Personal information
- Born: January 1, 1984 (age 42) Dakar, Senegal
- Listed height: 6 ft 11 in (2.11 m)
- Listed weight: 240 lb (109 kg)

Career information
- NBA draft: 2003: 2nd round, 44th overall pick
- Drafted by: Houston Rockets
- Playing career: 2000–2018
- Position: Forward / center

Career history
- 2000–2002: US Rail
- 2002–2003: TV Langen
- 2003–2006: Skyliners Frankfurt
- 2006–2007: Artland Dragons
- 2007: JDA Dijon
- 2007–2008: SVBD
- 2008: Dongguan Leopards
- 2009: Anaheim Arsenal
- 2009–2010: JSF Nanterre
- 2010–2011: Boulazac Dordogne
- 2011: Olympique Antibes
- 2011–2012: Hermine de Nantes Atlantique
- 2012: Saint-Quentin
- 2013–2014: UB Chartres Métropole
- 2015–2020: Fougeres
- Stats at Basketball Reference

= Malick Badiane =

Senegalese basketball player (born 1984)

Malick Badiane (born January 1, 1984) is a Senegalese former professional basketball player. He played mainly as a center, but could also play at the power forward position. He is 6 ft 11 in (2.11 m) in height.

==Club career==

===Early years===

Badiane started his career playing for the US Rail Thies team in the Senegalese League in the 2000–01 season. He emerged on the American basketball scene after an impressive showing at the ABCD Camp in Teaneck, New Jersey, United States. There, he shined despite getting limited touches, emerging as one of the camp's top 30 players.

===Europe===

Badiane, then eighteen years old, signed with TV Langen in the German second division (acting as a farm team for the Opel Skyliners, in the German top level), and averaged 11.7 points and 8.9 rebounds per game during the 2002–03 season, making an immediate impact. He turned in a pair of 27-point performances and observers of the league believed that he blocked an average of two shots per game (blocks were not kept as an official statistic in the league).

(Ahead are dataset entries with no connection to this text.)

==> ./design.v <==
interface dff_if(input bit clk);
    logic din;
    logic dout;
endinterface
module memory_model(addr,
                    data,
                    clk,
                    rd,
                    wr,
                    cs);
    inout [7:0] data;     
    input [9:0] addr;     
    input clk;           
    input rd,wr,cs;      
    reg [7:0] mem[0:1023];   
    reg [7:0] d_out;     
    assign data=(cs && rd)?d_out:8'bz;
    always @(posedge clk)
        if(cs && wr && !rd) mem[addr] = data;    
    always @(posedge clk)
        if(cs && rd && !wr) d_out = mem[addr];   
endmodule
<file path="flow/run.sh">
#!/bin/bash
# OpenROAD 26Q1-2900-gdf79404cd8, Yosys 0.63+post, stock flow scripts
make -C /OpenROAD-flow-scripts/flow DESIGN_CONFIG=/design/flow/config.mk WORK_HOME=/design/flow/orfs finish
</file>
<file path="flow/constraint.sdc">
current_design ALSU

set clk_period 4.6
set clk_io_pct 0.2

create_clock -name clk0 -period $clk_period [get_ports {clk}]

set non_clock_inputs [all_inputs -no_clocks]
set_input_delay [expr $clk_period * $clk_io_pct] -clock clk0 $non_clock_inputs
set_output_delay [expr $clk_period * $clk_io_pct] -clock clk0 [all_outputs]
</file>
<file path="flow/config.mk">
export PLATFORM = sky130hd
export DESIGN_NAME = ALSU
export DESIGN_NICKNAME = ALSU
export VERILOG_FILES = /design/flow/design.v
export SDC_FILE = /design/flow/constraint.sdc
export NUM_CORES = 4
export LEC_CHECK = 1
export CORE_UTILIZATION = 40
</file>
[flow/design.v]
module register(AddrD,AddrA,AddrB,DataD,RegWEn,DataA,DataB,clk);
input wire[4:0] AddrD,AddrA,AddrB;
input wire[31:0] DataD;
input clk;
input RegWEn;
output reg[31:0] DataA,DataB;
reg [31:0] R [0:31];
integer i;
initial 
begin
	for (i=0; i<32; i=i+1)
		R[i] <= 32'h0;	
end
always @(negedge clk)
begin
	if (RegWEn == 1 && AddrD !== 5'h0)                     
        begin                     
		R[AddrD] <= DataD;
        end
end
	always @(AddrA or AddrB)
begin
	DataA <= R[AddrA];
	DataB <= R[AddrB];
end
endmodule
[flow/run.sh]
#!/bin/bash
# OpenROAD 26Q1-2900-gdf79404cd8, Yosys 0.63+post, stock flow scripts
make -C /OpenROAD-flow-scripts/flow DESIGN_CONFIG=/design/flow/config.mk WORK_HOME=/design/flow/orfs finish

Badiane then spent the next three years with the Skyliners, moving to another side in the league, the Artland Dragons, for the 2006–07 season. He would spend the 2007–08 season with JDA Dijon in the French Pro A league.

===NBA draft rights===

Although projected as a mid-to-late first-round pick in the 2003 NBA draft and the next big center from Senegal, Badiane was not taken until late in the second round with the 44th pick by the Houston Rockets. He would only appear (twice) in Summer League play for the Rockets.

Then general manager of the Rockets Carroll Dawson said in 2007 that Badiane was an intriguing prospect and that the Rockets still did intend to bring him to the NBA at some future point, after he had continued to develop his game and skills in Europe. Dawson claimed that Badiane still had value to the Rockets because at 6'11" and 240 pounds, he had a 7'4" wingspan, a 32" vertical leap, and was seen as a solid defensive and rebounding talent, playing both interior positions. Dawson also stated that Badiane "...is still very raw and still needs several years of skill development."

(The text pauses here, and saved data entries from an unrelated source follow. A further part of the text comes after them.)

### ./design.v
module mux16to1_32bit(input0, input1, input2, input3, input4, input5, input6, input7, input8, input9, input10, input11, input12, input13, input14, input15, select, output0);
input[31:0] input0, input1, input2, input3, input4, input5, input6, input7, input8, input9, input10, input11, input12, input13, input14, input15;
input [3:0] select;
output reg [31:0] output0;
always @(*)
begin
case(select)
4'b0000:	output0 = input0;
4'b0001:	output0 = input1;
4'b0010:	output0 = input2;
4'b0011:	output0 = input3;
4'b0100:	output0 = input4;
4'b0101:	output0 = input5;
4'b0110:	output0 = input6;
4'b0111:	output0 = input7;
4'b1000:	output0 = input8;
4'b1001:	output0 = input9;
4'b1010:	output0 = input10;
4'b1011:	output0 = input11;
4'b1100:	output0 = input12;
4'b1101:	output0 = input13;
4'b1110:	output0 = input14;
4'b1111:	output0 = input15;
endcase
end
endmodule
### ./config.mk
export PLATFORM = sky130hd
export DESIGN_NAME = mux16to1_32bit
export DESIGN_NICKNAME = mux16to1_32bit
export VERILOG_FILES = /design/flow/design.v
export SDC_FILE = /design/flow/constraint.sdc
export NUM_CORES = 4
export LEC_CHECK = 1
export CORE_AREA = 10 10 216 216
export DIE_AREA = 0 0 226 226
### ./run.sh
#!/bin/bash
# OpenROAD 26Q1-2900-gdf79404cd8, Yosys 0.63+post, stock flow scripts
make -C /OpenROAD-flow-scripts/flow DESIGN_CONFIG=/design/flow/config.mk WORK_HOME=/design/flow/orfs finish
### ./constraint.sdc
current_design mux16to1_32bit

set clk_period 8.3
set clk_io_pct 0.2

create_clock -name clk0 -period $clk_period

set non_clock_inputs [all_inputs -no_clocks]
set_input_delay [expr $clk_period * $clk_io_pct] -clock clk0 $non_clock_inputs
set_output_delay [expr $clk_period * $clk_io_pct] -clock clk0 [all_outputs]
==> CHANGELOG.md <==
### Metrics

- Status: finished clean
- Vias/cell: 4.77
- Layout cells sized above 1: 0.0577
- Crit path from: select[0]
- Die x size: 226 um
- # rows: 75
- Initial antenna violation count: 4
- Min Tclk post-route: 6.40 ns
- Post-DRT Antenna Nets: 0
- Routed WL: 47500 um
- DR WL/cell: 29.1 um
- YS chip area: 4100 um^2
- Drt drc: 0
- Synth Instances: 607
- Mean post-synth cell area: 6.75 um^2
- Synthesis-to-layout area growth: 146%
- Top cell type by total area after synthesis: a22oi_1
- Slew Viols, Final: 0
- Critical Path AT: 4.74 ns
- RSZ-0062 raised after global routing: false
- Pleak: 3.36 nW
- Cts hold-fix bufs: 0
- FP Core Util: 0.0976
- Die height: 226 um
- Final worst slack: 1.90 ns
- Initial drt markers: 557
- Total of max-cap violations: 0
- Clock buf count: 0
- Tool warnings: 32
- First-pass GRT wire length: 63400 um
- # Cells Yosys: 607
- Core Box Area: 41900 um^2
- Critical path peak fanout: 29
- Worst-Margin Slew: 0.881 ns
- Via count: 7794
- Pre-CTS WS: 1.83 ns
- WP data required: 6.64 ns
- Dpl cells: 1631
- Buffers on Ports: 548
- DRT Pass-1 Iters: 5
- Dpl cell area: 10100 um^2
- Setup CP Type: in2out
- Pin count of the biggest net entering global routing: 49
- Fmax: 156 MHz
- Vias in the first global route: 8427
- Final Non-Filler Cells: 1634
- Synth Warn #: 1
- Flop count: 0
- Synthesized cell area: 4100 um^2
- Crit. End Element: output pin
- CTS resizes: 0
- Hold/Removal Path Class: in2out
- Final Cell Area: 10100 um^2
- Worst hold start: input0[30]
- Nature of the critical path startpoint: input port
- Total die size: 51100 um^2
- Total gr overflow: 0
- Peak supply drop: 0.0181 mV
- Register area: 0 um^2
- Setup TNS Final: 0 ns
- Fin. Hold Viols: 0
- Setup Fix Bufs, Post-CTS: 0
- Final period utilization: 0.771
- Synth cell types: 46
- IO Pins: 548
- Top area cell types: a22oi_1, a22o_1, a2111oi_2
- Gr usage total: 0.176
- Sequential area share after synthesis: 0
- Pwr dens: 55.4 nW/um^2
- Placer congestion estimate: 0.922
- Dpl hpwl: 39600 um
- Area leader share: 0.154
- Setup violators final: 0
- Max-Slew Margin vs Limit: 0.411
==> worst max-delay path, stage by stage <==
cell and delay (ns):
buf_4 0.31, buf_4 0.46, nor2b_4 0.56, buf_4 0.42, a22oi_1 0.11, o22ai_1 0.22, a2111oi_2 0.13, a21oi_1 0.28
clkdlybuf4s50_1 0.55
==> cell usage after synthesis, types with 2 or more instances <==
cell,n
a2111oi_0,3
a2111oi_2,20
a211o_1,23
a211oi_1,4
a21oi_1,30
a221oi_1,28
a22o_1,56
a22oi_1,84
a31oi_1,28
a32o_1,2
and2_1,3
and2_4,2
and3_1,2
buf_1,3
buf_2,31
buf_4,2
buf_6,6
clkbuf_1,40
inv_1,2
mux2i_1,24
nand2_1,15
nand2b_1,5
nand3_1,50
nor2_1,39
nor2b_1,8
nor3_1,4
o21ai_0,38
o221ai_1,2
o22ai_1,32
o32a_1,3
o32ai_1,3
==> layer usage <==
metal | routed length (um) | vias up | share of wire | global-route usage
li1 | - | 3529 | - | -
met1 | 18300 | 3653 | 0.39 | 0.209
met2 | 23600 | 545 | 0.50 | 0.310
met3 | 4170 | 65 | 0.088 | 0.0397
met4 | 1400 | 2 | 0.029 | 0.0477
met5 | 13 | - | 0.00027 | 0
==> where the power goes <==
part / internal [mW] / leakage (nW) / switching (mW)
combinational: 0.336 / 3.36 / 0.221
sequential: 0 / 0 / 0
clock: 0.0000000484 / 0.0000190 / 0
total: 0.336 / 3.36 / 0.221
==> layout make-up <==
type | instances | area (um^2)
Fill cell | 4520 | 31900
Timing Repair Buffer | 568 | 5620
Multi-Input combinational cell | 521 | 3750
Tap cell | 539 | 674
Inverter | 3 | 11.3
Antenna cell | 3 | 7.51
==> worst paths after layout <==
check	end	cells after the start
max	output0[1]	9
min	output0[30]	4
==> cells in the final DEF, fill, tap and decap left out, types with 3 or more instances in the layout <==
master           synthesis  final
nor2b_4                  0      5
a22oi_1                 84     84
nand3_1                 50     50
nor2_1                  39     35
a22o_1                  56     56
buf_4                    2     22
nand2_2                  1      3
a211o_1                 23     23
a221oi_1                28     28
nor2b_1                  8      3
nor3_1                   4      4
diode_2                  0      3
nand2_1                 15     13
clkdlybuf4s50_1          0    544
a211oi_1                 4      4
a21oi_1                 30     30
a31oi_1                 28     28
o32a_1                   3      3
o32ai_1                  3      3
nand2b_1                 5      5
o21ai_0                 38     38
a2111oi_2               20     20
mux2i_1                 24     24
o22ai_1                 32     32
nor2_4                   0      3
a2111oi_0                3      3
==> metrics by stage <==
step / hold WS [ns] / utilization / power [mW]
2_1_floorplan: 3.39 / - / 0.165
3_3_place_gp: 4.27 / 0.240 / 0.562
3_5_place_dp: 4.27 / 0.240 / 0.560
4_1_cts: 4.28 / 0.240 / 0.563
5_1_grt: 4.30 / 0.240 / 0.590
6_report: 4.26 / 0.240 / 0.557
==> cells by family (layout without fill, tap and decap cells) <==
kind of cell	count (synthesis)	in the layout	share of synthesized area
buffers and inverters	86	571	0.101
multiplexers	24	24	0.0587
AND/OR/NAND/NOR	134	134	0.157
AND-OR/OR-AND	363	363	0.683
other	0	3	0
Power is estimated from default activity; no workload was simulated.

On February 21, 2008, Badiane's draft rights were traded to the Memphis Grizzlies in exchange for the draft rights to Sergei Lishchuk. He played in the Las Vegas Summer League with the Grizzlies' summer squad, and his play there earned him a spot on the team's training camp roster. However, after appearing in only one preseason match, he was waived. He then signed with the Anaheim Arsenal of the NBA D-League.

He then continued his career in France. In June 2020, Badiane announced his retirement.

==National team career==
Also a member of Senegal's junior national sides, Badiane is an established member of the Senegal national senior team, and has competed in the FIBA AfroBasket in 2003, 2005, 2007, 2009, and 2011. In the 2005 tournament he helped lead the nation to the silver medal.

Badiane also appeared at the 2006 FIBA World Championship, which was held in Saitama, Saitama, Japan.

==Player profile==
Badiane has a lean body and is considered one of Africa's most athletic players. As an athlete, Badiane has better mobility than most of his counterparts. Although considered very raw, he is aggressive going after rebounds, blocking shots and running the floor.

==Personal==
- Badiane has 18 brothers and sisters.
- He considers Kevin Garnett his favorite player and the Dallas Mavericks his favorite team NBA team.